What you need to do >> Using the material that follows, output exactly the lines from the one containing "## report_power, final" through the one containing "11600 | 52 | 415 |", with both ends kept.

------------------------------------------------------------

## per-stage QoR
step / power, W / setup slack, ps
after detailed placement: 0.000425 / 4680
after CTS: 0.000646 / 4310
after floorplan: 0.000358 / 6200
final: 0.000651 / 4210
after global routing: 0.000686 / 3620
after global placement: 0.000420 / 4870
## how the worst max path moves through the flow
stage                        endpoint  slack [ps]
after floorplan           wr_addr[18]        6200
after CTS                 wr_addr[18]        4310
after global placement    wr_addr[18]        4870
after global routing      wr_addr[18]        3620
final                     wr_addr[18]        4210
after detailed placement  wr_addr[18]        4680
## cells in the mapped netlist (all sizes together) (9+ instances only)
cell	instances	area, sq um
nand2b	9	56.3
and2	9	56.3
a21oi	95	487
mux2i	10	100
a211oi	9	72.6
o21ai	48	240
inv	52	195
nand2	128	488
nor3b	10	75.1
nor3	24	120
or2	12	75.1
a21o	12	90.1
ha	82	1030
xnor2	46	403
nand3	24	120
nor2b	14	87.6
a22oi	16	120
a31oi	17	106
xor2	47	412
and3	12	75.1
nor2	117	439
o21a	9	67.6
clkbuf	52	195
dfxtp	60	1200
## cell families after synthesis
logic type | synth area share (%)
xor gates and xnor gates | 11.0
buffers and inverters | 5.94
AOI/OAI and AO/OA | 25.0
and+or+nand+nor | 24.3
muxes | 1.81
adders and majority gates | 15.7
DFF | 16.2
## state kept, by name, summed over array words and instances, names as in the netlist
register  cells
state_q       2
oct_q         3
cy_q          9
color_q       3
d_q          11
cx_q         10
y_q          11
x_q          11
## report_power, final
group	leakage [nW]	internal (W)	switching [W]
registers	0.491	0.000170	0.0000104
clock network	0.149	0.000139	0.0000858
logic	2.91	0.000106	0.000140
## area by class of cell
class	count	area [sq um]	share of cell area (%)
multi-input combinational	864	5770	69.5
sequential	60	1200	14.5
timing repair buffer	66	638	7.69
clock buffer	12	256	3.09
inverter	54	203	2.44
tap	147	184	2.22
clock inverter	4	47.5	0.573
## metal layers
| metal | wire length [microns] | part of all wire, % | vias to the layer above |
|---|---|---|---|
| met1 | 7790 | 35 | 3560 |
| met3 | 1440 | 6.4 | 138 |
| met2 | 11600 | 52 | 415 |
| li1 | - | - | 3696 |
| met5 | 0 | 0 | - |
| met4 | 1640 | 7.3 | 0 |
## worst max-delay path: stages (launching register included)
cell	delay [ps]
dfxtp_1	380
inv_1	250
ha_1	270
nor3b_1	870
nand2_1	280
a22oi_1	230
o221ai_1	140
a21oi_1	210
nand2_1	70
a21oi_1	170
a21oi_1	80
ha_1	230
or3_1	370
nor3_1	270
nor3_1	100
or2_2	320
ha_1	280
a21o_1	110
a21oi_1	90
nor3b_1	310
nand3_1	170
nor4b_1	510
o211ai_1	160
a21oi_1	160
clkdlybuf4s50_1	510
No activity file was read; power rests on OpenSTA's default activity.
===== src/rtl/serial_cap_pkg.sv =====
// Shared types and constants for the serial word capture front end.
package serial_cap_pkg;

  typedef enum logic [1:0] {
    IDLE   = 2'd0,
    SHIFT  = 2'd1,
    PARITY = 2'd2
  } state_t;

  localparam int   DEFAULT_WIDTH = 8;
  localparam logic START_LVL     = 1'b1;

endpackage


===== src/rtl/serial_word_capture_buffer.sv =====
// Single-entry valid/ready output register; a word completing while the entry
// is occupied and not being drained is dropped and flagged as an overrun.
module word_out_buffer #(
  parameter int WIDTH = 8
) (
  input  logic             clk,
  input  logic             rst_n,
  input  logic             load_i,
  input  logic [WIDTH-1:0] word_i,
  input  logic             ready_i,
  input  logic             clr_ovr_i,
  output logic [WIDTH-1:0] word_o,
  output logic             valid_o,
  output logic             overrun_o
);

  logic [WIDTH-1:0] word_q, word_d;
  logic             valid_q, valid_d;
  logic             ovr_q, ovr_d;
  logic             free;

  always_comb begin
    free    = !valid_q || ready_i;
    word_d  = word_q;
    valid_d = valid_q;
    ovr_d   = ovr_q;
    if (clr_ovr_i) ovr_d = 1'b0;
    // A set on the same edge as a clear wins, so no drop goes unreported.
    if (load_i && free) begin
      word_d  = word_i;
      valid_d = 1'b1;
    end else begin
      if (valid_q && ready_i) valid_d = 1'b0;
      if (load_i)             ovr_d   = 1'b1;
    end
  end

  always_ff @(posedge clk or negedge rst_n) begin
    if (!rst_n) begin
      word_q  <= '0;
      valid_q <= 1'b0;
      ovr_q   <= 1'b0;
    end else begin
      word_q  <= word_d;
      valid_q <= valid_d;
      ovr_q   <= ovr_d;
    end
  end

  assign word_o    = word_q;
  assign valid_o   = valid_q;
  assign overrun_o = ovr_q;

endmodule


===== src/rtl/serial_word_capture.sv =====
// Start-bit framed serial-to-parallel capture with a valid/ready output buffer.
// Optional even-parity bit after the data is enabled by SERIAL_WORD_CAPTURE_PARITY_EN.
module serial_word_capture
  import serial_cap_pkg::*;
#(
  parameter int WIDTH     = DEFAULT_WIDTH,
  parameter bit MSB_FIRST = 1'b1
) (
  input  logic             CLK,
  input  logic             RST_N,
  input  logic             EN,
  input  logic             D_IN,
  output logic [WIDTH-1:0] WORD_OUT,
  output logic             WORD_VALID,
  input  logic             WORD_READY,
  output logic             BUSY,
  output logic             OVERRUN,
  input  logic             CLR_OVR,
  output logic             PARITY_ERR
);

  localparam int               CNT_W    = (WIDTH > 1) ? $clog2(WIDTH) : 1;
  localparam logic [CNT_W-1:0] LAST_CNT = CNT_W'(WIDTH - 1);

  state_t           state_q, state_d;
  logic [CNT_W-1:0] cnt_q, cnt_d;
  logic [WIDTH-1:0] shift_q, shift_d;
  logic [WIDTH-1:0] shift_in;
  logic [WIDTH-1:0] load_word;
  logic             load;
`ifdef SERIAL_WORD_CAPTURE_PARITY_EN
  logic             perr_q, perr_d;
`endif

  // Shift register contents including the bit being sampled on this edge.
  assign shift_in = MSB_FIRST ? {shift_q[WIDTH-2:0], D_IN} : {D_IN, shift_q[WIDTH-1:1]};

  always_comb begin
    state_d   = state_q;
    cnt_d     = cnt_q;
    shift_d   = shift_q;
    load      = 1'b0;
    load_word = shift_in;
`ifdef SERIAL_WORD_CAPTURE_PARITY_EN
    perr_d    = 1'b0;
`endif
    if (EN) begin
      case (state_q)
        IDLE: begin
          if (D_IN == START_LVL) begin
            state_d = SHIFT;
            cnt_d   = '0;
          end
        end
        SHIFT: begin
          shift_d = shift_in;
          if (cnt_q == LAST_CNT) begin
            cnt_d = '0;
`ifdef SERIAL_WORD_CAPTURE_PARITY_EN
            state_d = PARITY;
`else
            state_d = IDLE;
            load    = 1'b1;
`endif
          end else begin
            cnt_d = cnt_q + 1'b1;
          end
        end
`ifdef SERIAL_WORD_CAPTURE_PARITY_EN
        PARITY: begin
          state_d   = IDLE;
          load_word = shift_q;
          if ((^shift_q ^ D_IN) == 1'b0) load   = 1'b1;
          else                           perr_d = 1'b1;
        end
`endif
        default: state_d = IDLE;
      endcase
    end
  end

  always_ff @(posedge CLK or negedge RST_N) begin
    if (!RST_N) begin
      state_q <= IDLE;
      cnt_q   <= '0;
      shift_q <= '0;
    end else begin
      state_q <= state_d;
      cnt_q   <= cnt_d;
      shift_q <= shift_d;
    end
  end

`ifdef SERIAL_WORD_CAPTURE_PARITY_EN
  always_ff @(posedge CLK or negedge RST_N) begin
    if (!RST_N) perr_q <= 1'b0;
    else        perr_q <= perr_d;
  end
  assign PARITY_ERR = perr_q;
`else
  assign PARITY_ERR = 1'b0;
`endif

  assign BUSY = (state_q != IDLE);

  word_out_buffer #(.WIDTH(WIDTH)) u_buf (
    .clk      (CLK),
    .rst_n    (RST_N),
    .load_i   (load),
    .word_i   (load_word),
    .ready_i  (WORD_READY),
    .clr_ovr_i(CLR_OVR),
    .word_o   (WORD_OUT),
    .valid_o  (WORD_VALID),
    .overrun_o(OVERRUN)
  );

endmodule


===== config.mk =====
export PLATFORM = sky130hd
export DESIGN_NAME = serial_word_capture
export DESIGN_NICKNAME = d
export VERILOG_FILES = /design/src/rtl/serial_cap_pkg.sv /design/src/rtl/serial_word_capture_buffer.sv /design/src/rtl/serial_word_capture.sv
export SDC_FILE = /design/constraint.sdc
export NUM_CORES = 1
export LEC_CHECK = 0
export BUFFER_PORTS_ARGS = -buffer_cell sky130_fd_sc_hd__buf_2
export CORE_AREA = 2 2 46 48
export CTS_CLUSTER_SIZE = 8
export DETAILED_ROUTE_END_ITERATION = 7
export DIE_AREA = 0 0 48 50
export HOLD_SLACK_MARGIN = 0.02
export MAX_ROUTING_LAYER = met4
export PLACE_DENSITY = 0.81
export SKIP_CTS_REPAIR_TIMING = 1
export SYNTH_ARGS = -nofsm -noshare
export SYNTH_HDL_FRONTEND = slang
export SYNTH_SLANG_ARGS = --single-unit

===== constraint.sdc =====
create_clock -name CLK -period 1.38 [get_ports CLK]
set_input_delay 0.138 -clock CLK [delete_from_list [all_inputs] [get_ports CLK]]
set_output_delay 0.138 -clock CLK [all_outputs]
set_load 0.02 [all_outputs]

; Yosys cells after proc, flatten, opt, wreduce, memory -nomap -nowiden
; Cells that the tools add are included.
[totals]
ff_bits = 22
out_inout_bits = 12
elab_cells = 36
[op_classes]
addsub = 1
n_eq_ne = 4
muxes = 14
reduce_logical = 11
[op_table]
columns = cell, count
row1 = 2-to-1 mux 1 bit, 8
row2 = 2-to-1 mux 3 bit, 2
row3 = one-hot mux 3 bit (2 select lines), 1
row4 = AND reduction 3 bit, 2
row5 = nonzero test 2 bit, 3
row6 = 2-to-1 mux 2 bit, 2
row7 = inequality test 2 bit (second input constant), 2
row8 = one-hot mux 2 bit (2 select lines), 1
row9 = adder 3 x 1 -> 3 bit (second input constant), 1
row10 = equality test 3 bit (second input constant), 1
row11 = equality test 2 x 1 -> 1 bit (second input constant), 1
row12 = logical AND 1 bit, 2
row13 = logical NOT 2 bit, 1
row14 = AND reduction 2 bit, 1
row15 = logical NOT 1 bit, 1
row16 = logical OR 1 bit, 1

; Logic depth before layout (Yosys ltp)
; Gate-level depths: netlist (run 1).
[logic_depth]
word_depth = 6
depth_mapped = 6
ltp_nobuf = 5

; Modules after synthesis
; A second synthesis (run 1) with hierarchy kept.
[hier_totals]
cells_unflattened = 56
area_unflattened_um2 = 874.6
[modules_own_cells]
columns = mod, instances, cells_each, area_each_um2, seq_area_each_um2
row1 = serial_word_capture, 1, 32, 461.7, 275.3
row2 = word_out_buffer, 1, 24, 412.9, 250.2

; Worst setup path before layout (run 1)
; Ideal clock, no wire load.
[synth_path]
path_type = register -> register
from = register cnt_q[0]
to = register u_buf.word_q[0], in the netlist u_buf.word_o[0]
setup_ns = 0.127
arrival_time_ns = 1.379
required_ns = 1.253
path_slack_ns = -0.126
path_stages_with_launch = 7
n_path_buf = 1
synth_period_minus_slack_ns = 1.506
path_cell_list = dfrtp_1 -> ha_1 -> ha_1 -> nand3_1 -> nor2b_1 -> buf_6 -> mux2_1
[synth_between]
elab_chain_cells = 5
[synth_rtl]
columns = element, line
row1 = "start, declared", serial_word_capture.sv:26  ; logic [CNT_W-1:0] cnt_q, cnt_d;
row2 = "start signal, assigned", serial_word_capture.sv:89  ; cnt_q <= cnt_d;
row3 = equality test 3 bit, serial_word_capture.sv:57  ; if (cnt_q == LAST_CNT) begin
row4 = 2-to-1 mux 1 bit, serial_word_capture.sv:57
row5 = 2-to-1 mux 1 bit, serial_word_capture.sv:48  ; case (state_q)
row6 = 2-to-1 mux 1 bit, serial_word_capture.sv:47  ; if (EN) begin
row7 = logical AND 1 bit, serial_word_capture_buffer.sv:29  ; if (load_i && free) begin
row8 = "end signal, assigned", serial_word_capture_buffer.sv:44  ; word_q <= word_d;
row9 = "end, declared", serial_word_capture_buffer.sv:17  ; logic [WIDTH-1:0] word_q, word_d;
; Every way passes these cells.
; A chain may end at the register's enable or synchronous reset.

; Final worst setup path (run 1)
[layout_path]
from = register cnt_q[1]
to = register u_buf.word_q[0], in the netlist u_buf.word_o[0]
; Same word-level chain as after synthesis.

==> results of run 1 <==
## critical path: stages (launching register included)
cell,delay [ns]
dfrtp_1,0.37
ha_2,0.19
ha_4,0.14
nand3_4,0.08
nor2b_4,0.13
buf_8,0.15
mux2_4,0.30
## per-layer routing
metal	share of wire, %	global-route usage (%)	routed length (um)
met5	0	-	0
met4	0.61	7.66	9
met3	3.4	3.66	51
met2	46	16.7	678
met1	50	23.2	740
## logic make-up (layout without fill, tap and decap cells)
group,Yosys count,after routing,synth area share (%)
compound gates,7,7,5.43
fa+ha+maj,2,2,3.02
buf+inv,3,28,2.71
flops,21,21,63.3
mux,15,15,20.4
other cells,1,1,0.452
simple gates,8,8,4.67
## flip-flops by register name (all words and copies together), names as in the netlist
register	count
state_q	1
u_buf.overrun_o	1
shift_q	7
u_buf.valid_o	1
cnt_q	3
u_buf.word_o	8
## cell type report
class	instances	area [sq um]	share of cell area, %
flip-flops and latches	21	526	48.6
multi-input cells	33	347	32.0
repair buffers	23	145	13.4
well taps	27	33.8	3.12
clock buffers	3	22.5	2.08
clock inverters	1	5.00	0.462
inverters	1	3.75	0.347
## cells in the mapped netlist, types with 2 or more instances
master | count | area (sq um)
dfrtp_1 | 21 | 526
mux2_1 | 8 | 90.1
mux2_2 | 7 | 78.8
nand2_1 | 4 | 15.0
ha_1 | 2 | 25.0
o21ai_0 | 2 | 10.0
nand2b_1 | 2 | 12.5
## final timing paths
path	slack (ns)	endpoint	startpoint	cells after the start
setup reg to reg	-0.11	u_buf.word_o[0]	cnt_q[1]	6
hold / removal	0.11	shift_q[0]	D_IN	2
setup / recovery	-0.11	u_buf.word_o[0]	cnt_q[1]	6
hold reg to reg	0.52	u_buf.word_o[7]	u_buf.word_o[7]	1
min in group asynchronous	0.30	shift_q[5]	RST_N	2
max in group asynchronous	0.75	cnt_q[0]	RST_N	2
## power by group
part / internal, mW / switching [mW]
clock: 0.108 / 0.193
sequential: 0.873 / 0.174
combinational: 0.457 / 0.380
## placed cells by master (no fill, tap or decap), types with 2 or more instances in the layout
cell type and instances:
dfrtp_1 21, buf_2 16, mux2_4 8, mux2_2 7, nand2_1 4, buf_4 4, clkbuf_4 3, nand2b_1 2
o21ai_0 2, dlygate4sd3_1 2
## through the flow
stage	power [mW]	hold WS [ns]
floorplan	1.50	-0.158
global placement	1.74	0.108
detailed placement	1.77	0.116
CTS	2.07	-0.230
global route	2.35	0.111
finish	2.18	0.114
==> flow_summary_export.csv, run 1 <==
group,metric,value,unit
grt,grtUsageTotal,14.7,%
die,fp-row-count,16,
power_and_ir_drop,leakagePower,0.524,nW
outcome,status,"finished, violations left",
die,die_x,48,um
power_and_ir_drop,irDropWorstVdd,0.875,mV
die,die_area,2400,sq um
grt,grt_pass1_vias,504,
drt,totalWireLength,1480,um
drt,drc,0,
yosys,synthesis.area,830,sq um
clock_network,cts_tree,"built",
cells_and_area,drive_gt1_share,53.7,%
timing,rsz0062_at_grt,"true",
placement,dp_cells,102,
die,core_area,1900,sq um
timing,finalSetupViolCount,8,
placement,place_hpwl,969,um
timing,timing.final.crit_period,1.49,ns
yosys,yosys_warnings,0,
cells_and_area,fin_area,1080,sq um
timing,setup_slack,-0.111,ns
timing,fin_crit_sh,108,%
grt,grt_pass1_wl,2360,um
clock_network,clock_latency,0.31,ns
yosys,ys_types,18,
yosys,async_flop_share,100,%
die,die_y,50,um
yosys,syn-num-nets,65,
worst_setup_path,critPathLaunchType,"flip-flop",
worst_setup_path,critPathMaxFanout,8,
yosys,synth_seq_cells,21,
cells_and_area,fin_cells,109,
outcome,violations,"negative setup slack",
yosys,synth_ff_type,"dfrtp_1",
cells_and_area,synthToLayoutAreaGrowth,30.5,%
worst_setup_path,cp.required,1.57,ns
yosys,synth_edf_count,0,
clock_network,clk_path_buf_depth,2,
timing,fin_setup_tns,-0.769,ns
cells_and_area,nets,91,
timing,maxSlewViolCount,0,
clock_network,path_clk_slew,0.13,ns
drt,via_per_inst,4.72,
yosys,syn_inst,57,
worst_setup_path,path_class,"flip-flop to flip-flop",
grt,antenna_found_initial,0,
grt,grt_max_degree,22,
power_and_ir_drop,p_per_area,2020,nW/um^2
run,maxCapViolCount,0,
timing,hold_viol,0,
cells_and_area,diodes,0,
grt,grt_overflow,0,
placement,place_congestion,0.787,
placement,portBuffers,16,
clock_network,cts_buffers,3,
die,io_pins,18,
clock_network,cts_root_buf,"clkbuf_4",
timing,finalClockSkew,0.0130,ns
cells_and_area,fill_cells,147,
timing,fmax,671,MHz
die,start_util,43.6,%
yosys,ys_seq_area_share,63.3,%
clock_network,clock_sinks,21,
worst_setup_path,setup.worst_path.end_class,"flip-flop",
drt,drtIter0Drc,19,
drt,antenna_left,0,
placement,place_area,975,sq um
drt,first_pass_iters,4,
drt,vias,514,
worst_setup_path,critPathArrivalTime,1.68,ns
clock_network,htree_num_levels,1,
cells_and_area,post-route-util,56.9,%
min_path,hp-class,"primary input to flip-flop",
drt,avgRoutedWirePerCell,13.6,um
placement,dp_slack,-0.129,ns
yosys,avgSynthCellArea,14.6,sq um
No activity file was read; power rests on OpenSTA's default activity.
==> run 2, diff against run 1 <==
--- a/config.mk
+++ b/config.mk
@@ -13,6 +13,7 @@
 export HOLD_SLACK_MARGIN = 0.02
 export MAX_ROUTING_LAYER = met4
 export PLACE_DENSITY = 0.81
+export SETUP_SLACK_MARGIN = 0.3
 export SKIP_CTS_REPAIR_TIMING = 1
 export SYNTH_ARGS = -nofsm -noshare
 export SYNTH_HDL_FRONTEND = slang
==> flow_summary_export.csv, run 2 (synthesized netlist as in run 1, its figures left out) <==
group,metric,value,unit
grt,grt_pass1_vias,525,
grt,grt_max_degree,22,
power_and_ir_drop,p_int,1.50,mW
power_and_ir_drop,swShare,34.4,%
timing,timing.final.crit_period,1.49,ns
die,die_y,50,um
power_and_ir_drop,pwr-share-clk,12.6,%
power_and_ir_drop,irDropWorstVdd,1.14,mV
clock_network,clock_latency,0.30,ns
run,maxCapViolCount,0,
drt,drtIter0Drc,3,
placement,portBuffers,16,
power_and_ir_drop,p_per_area,2060,nW/um^2
power_and_ir_drop,seq_power_share,45.9,%
die,io_pins,18,
drt,via_per_inst,4.94,
worst_setup_path,setup.worst_path.end_class,"flip-flop",
drt,antenna_left,0,
clock_network,htree_num_levels,1,
outcome,violations,"negative setup slack",
clock_network,path_clk_slew,0.11,ns
worst_setup_path,path_class,"flip-flop to flip-flop",
timing,rsz0062_at_grt,"true",
die,core_area,1900,sq um
cells_and_area,largest_reg_flops,8,
drt,totalWireLength,1580,um
timing,fin_hold_ws,0.132,ns
drt,first_pass_iters,2,
power_and_ir_drop,power.total,2.29,mW
placement,place_hpwl,1090,um
clock_network,cts_buffers,3,
power_and_ir_drop,p_sw,0.787,mW
clock_network,cts_root_buf,"clkbuf_4",
cells_and_area,post-route-util,58.5,%
min_path,hp-class,"primary input to flip-flop",
drt,drc,0,
placement,place_congestion,0.749,
outcome,status,"finished, violations left",
worst_setup_path,critPathLaunchType,"flip-flop",
timing,finalClockSkew,0.00319,ns
drt,avgRoutedWirePerCell,14.5,um
grt,grt_pass1_wl,2420,um
cells_and_area,synthToLayoutAreaGrowth,34.1,%
cells_and_area,nets,91,
timing,hold_viol,0,
timing,setup_slack,-0.114,ns
die,die_x,48,um
grt,grt_overflow,0,
die,die_area,2400,sq um
timing,finalSetupViolCount,8,
die,fp-row-count,16,
timing,fin_crit_sh,108,%
power_and_ir_drop,leakagePower,0.533,nW
worst_setup_path,cp.required,1.57,ns
power_and_ir_drop,p_comb_share,41.5,%
clock_network,clock_sinks,21,
drt,vias,539,
clock_network,clk_path_buf_depth,2,
cells_and_area,drive_gt1_share,58.5,%
cells_and_area,mostFrequentLayoutCells,"20 x dfrtp_1, 15 x buf_2, 8 x mux2_4, 7 x mux2_2",
worst_setup_path,critPathArrivalTime,1.69,ns
timing,maxSlewViolCount,0,
die,start_util,43.6,%
cells_and_area,final_common_cell,"dfrtp_1",
worst_setup_path,critPathMaxFanout,8,
grt,antenna_found_initial,0,
cells_and_area,diodes,0,
timing,fmax,669,MHz
clock_network,cts_tree,"built",
grt,grtUsageTotal,15.2,%
## run 2: path summary, 6_finish.rpt
kind / start / endpoint / slack, ns / depth (start not counted)
setup / recovery: cnt_q[0] / u_buf.word_o[2] / -0.11 / 6
hold / removal: D_IN / shift_q[0] / 0.13 / 2
setup reg to reg: cnt_q[0] / u_buf.word_o[2] / -0.11 / 6
hold reg to reg: cnt_q[1] / cnt_q[1] / 0.51 / 2
max in group asynchronous: RST_N / state_q[0] / 0.74 / 2
min in group asynchronous: RST_N / cnt_q[0] / 0.30 / 2
## run 2: worst max-delay path: stages (launching register included)
cell	delay [ns]
dfrtp_1	0.38
ha_2	0.20
ha_4	0.15
nand3_4	0.07
nor2b_4	0.13
buf_8	0.15
mux2_4	0.31
## run 2: metal layers
metal	vias up	global-route usage, %	share of wire (%)
li1	252	-	-
met1	272	20.0	44
met2	13	21.6	51
met3	2	3.30	4.9
met4	0	8.11	0.82
met5	-	-	0
## run 2: power groups by stage
stage / Sequential, mW / Clock [mW] / Combinational [mW]
floorplan: 1.17 / 0 / 0.339
global placement: 1.03 / 0 / 0.731
detailed placement: 1.05 / 0 / 0.757
CTS: 1.04 / 0.310 / 0.761
global route: 1.09 / 0.334 / 1.02
finish: 1.05 / 0.289 / 0.950
## run 2: final cells by class
cell class | count | area [sq um]
fill | 172 | 790
timing repair buffer | 23 | 155
sequential | 21 | 527
multi-input combinational | 33 | 365
tap | 27 | 33.8
clock inverter | 1 | 5.00
inverter | 1 | 3.75
clock buffer | 3 | 22.5
## run 2: per-stage QoR
stage          cells  setup TNS, ns  setup WS [ns]  instance area, sq um
3_3_place_gp     103         -0.717        -0.0979                   991
6_report         109         -0.853         -0.114                  1110
5_1_grt          109          -1.28         -0.169                  1110
4_1_cts          107          -1.16         -0.159                  1020
2_1_floorplan     57         -0.660        -0.0825                   858
3_5_place_dp     103         -0.894         -0.127                   991
==> src/rtl/selector_driver.sv <==
// Stimulus-and-check initiator for the 4:1 complementary-output selector.
// Sweeps all 16 sel/a/b vectors, samples q/nq after SETTLE cycles and tallies mismatches.
module selector_driver #(
   parameter int SETTLE = 1
) (
   input  logic       clk,
   input  logic       rst,
   input  logic       start,
   output logic [1:0] sel,
   output logic       a,
   output logic       b,
   input  logic       q,
   input  logic       nq,
   output logic       busy,
   output logic       done,
   output logic       pass,
   output logic [4:0] err_count,
   output logic       first_err_valid,
   output logic [3:0] first_err_vec
);

   typedef enum logic [1:0] {IDLE, RUN, DONE} state_t;

   localparam logic [3:0] SETTLE_LAST = 4'(SETTLE - 1);

   state_t     state, state_nx;
   logic [3:0] v, v_nx;
   logic [3:0] cnt, cnt_nx;
   logic [3:0] drive, drive_nx;
   logic       busy_nx, done_nx, pass_nx;
   logic [4:0] err_nx;
   logic       fev_nx;
   logic [3:0] fvec_nx;
   logic       expv;
   logic       mismatch;
   logic       sample_edge;

   // State register
   always_ff @(posedge clk) begin
      if (rst) begin
         state <= IDLE;
      end else begin
         state <= state_nx;
      end
   end

   assign sample_edge = (state == RUN) && (cnt == SETTLE_LAST);

   // Next-state logic
   always_comb begin
      state_nx = state;
      case (state)
         IDLE:    if (start) state_nx = RUN;
         RUN:     if (sample_edge && (v == 4'd15)) state_nx = DONE;
         DONE:    if (start) state_nx = RUN;
         default: state_nx = IDLE;
      endcase
   end

   // Expected selector function for the vector currently being driven
   always_comb begin
      expv = 1'b0;
      case (v[3:2])
         2'b00:   expv = v[1];
         2'b01:   expv = v[0];
         2'b10:   expv = v[1] & v[0];
         default: expv = v[1] | v[0];
      endcase
   end

   assign mismatch = (q != expv) || (nq != ~expv);

   // Next values for every registered output and the sweep datapath
   always_comb begin
      v_nx     = v;
      cnt_nx   = cnt;
      drive_nx = 4'd0;
      busy_nx  = 1'b0;
      done_nx  = 1'b0;
      pass_nx  = pass;
      err_nx   = err_count;
      fev_nx   = first_err_valid;
      fvec_nx  = first_err_vec;
      case (state)
         IDLE, DONE: begin
            if (start) begin
               v_nx     = 4'd0;
               cnt_nx   = 4'd0;
               drive_nx = 4'd0;
               busy_nx  = 1'b1;
               pass_nx  = 1'b0;
               err_nx   = 5'd0;
               fev_nx   = 1'b0;
               fvec_nx  = 4'd0;
            end else begin
               done_nx = (state == DONE);
            end
         end
         RUN: begin
            busy_nx  = 1'b1;
            drive_nx = v;
            if (sample_edge) begin
               cnt_nx = 4'd0;
               if (mismatch) begin
                  err_nx = err_count + 5'd1;
                  if (!first_err_valid) begin
                     fev_nx  = 1'b1;
                     fvec_nx = v;
                  end
               end
               if (v == 4'd15) begin
                  busy_nx  = 1'b0;
                  done_nx  = 1'b1;
                  drive_nx = 4'd0;
                  pass_nx  = (err_nx == 5'd0);
               end else begin
                  v_nx     = v + 4'd1;
                  drive_nx = v + 4'd1;
               end
            end else begin
               cnt_nx = cnt + 4'd1;
            end
         end
         default: ;
      endcase
   end

   // Output and datapath registers; q/nq only reach outputs through here
   always_ff @(posedge clk) begin
      if (rst) begin
         v               <= 4'd0;
         cnt             <= 4'd0;
         drive           <= 4'd0;
         busy            <= 1'b0;
         done            <= 1'b0;
         pass            <= 1'b0;
         err_count       <= 5'd0;
         first_err_valid <= 1'b0;
         first_err_vec   <= 4'd0;
      end else begin
         v               <= v_nx;
         cnt             <= cnt_nx;
         drive           <= drive_nx;
         busy            <= busy_nx;
         done            <= done_nx;
         pass            <= pass_nx;
         err_count       <= err_nx;
         first_err_valid <= fev_nx;
         first_err_vec   <= fvec_nx;
      end
   end

   assign sel = drive[3:2];
   assign a   = drive[1];
   assign b   = drive[0];

endmodule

------------------------------------------------------------

Result >>
## report_power, final
group	leakage [nW]	internal (W)	switching [W]
registers	0.491	0.000170	0.0000104
clock network	0.149	0.000139	0.0000858
logic	2.91	0.000106	0.000140
## area by class of cell
class	count	area [sq um]	share of cell area (%)
multi-input combinational	864	5770	69.5
sequential	60	1200	14.5
timing repair buffer	66	638	7.69
clock buffer	12	256	3.09
inverter	54	203	2.44
tap	147	184	2.22
clock inverter	4	47.5	0.573
## metal layers
| metal | wire length [microns] | part of all wire, % | vias to the layer above |
|---|---|---|---|
| met1 | 7790 | 35 | 3560 |
| met3 | 1440 | 6.4 | 138 |
| met2 | 11600 | 52 | 415 |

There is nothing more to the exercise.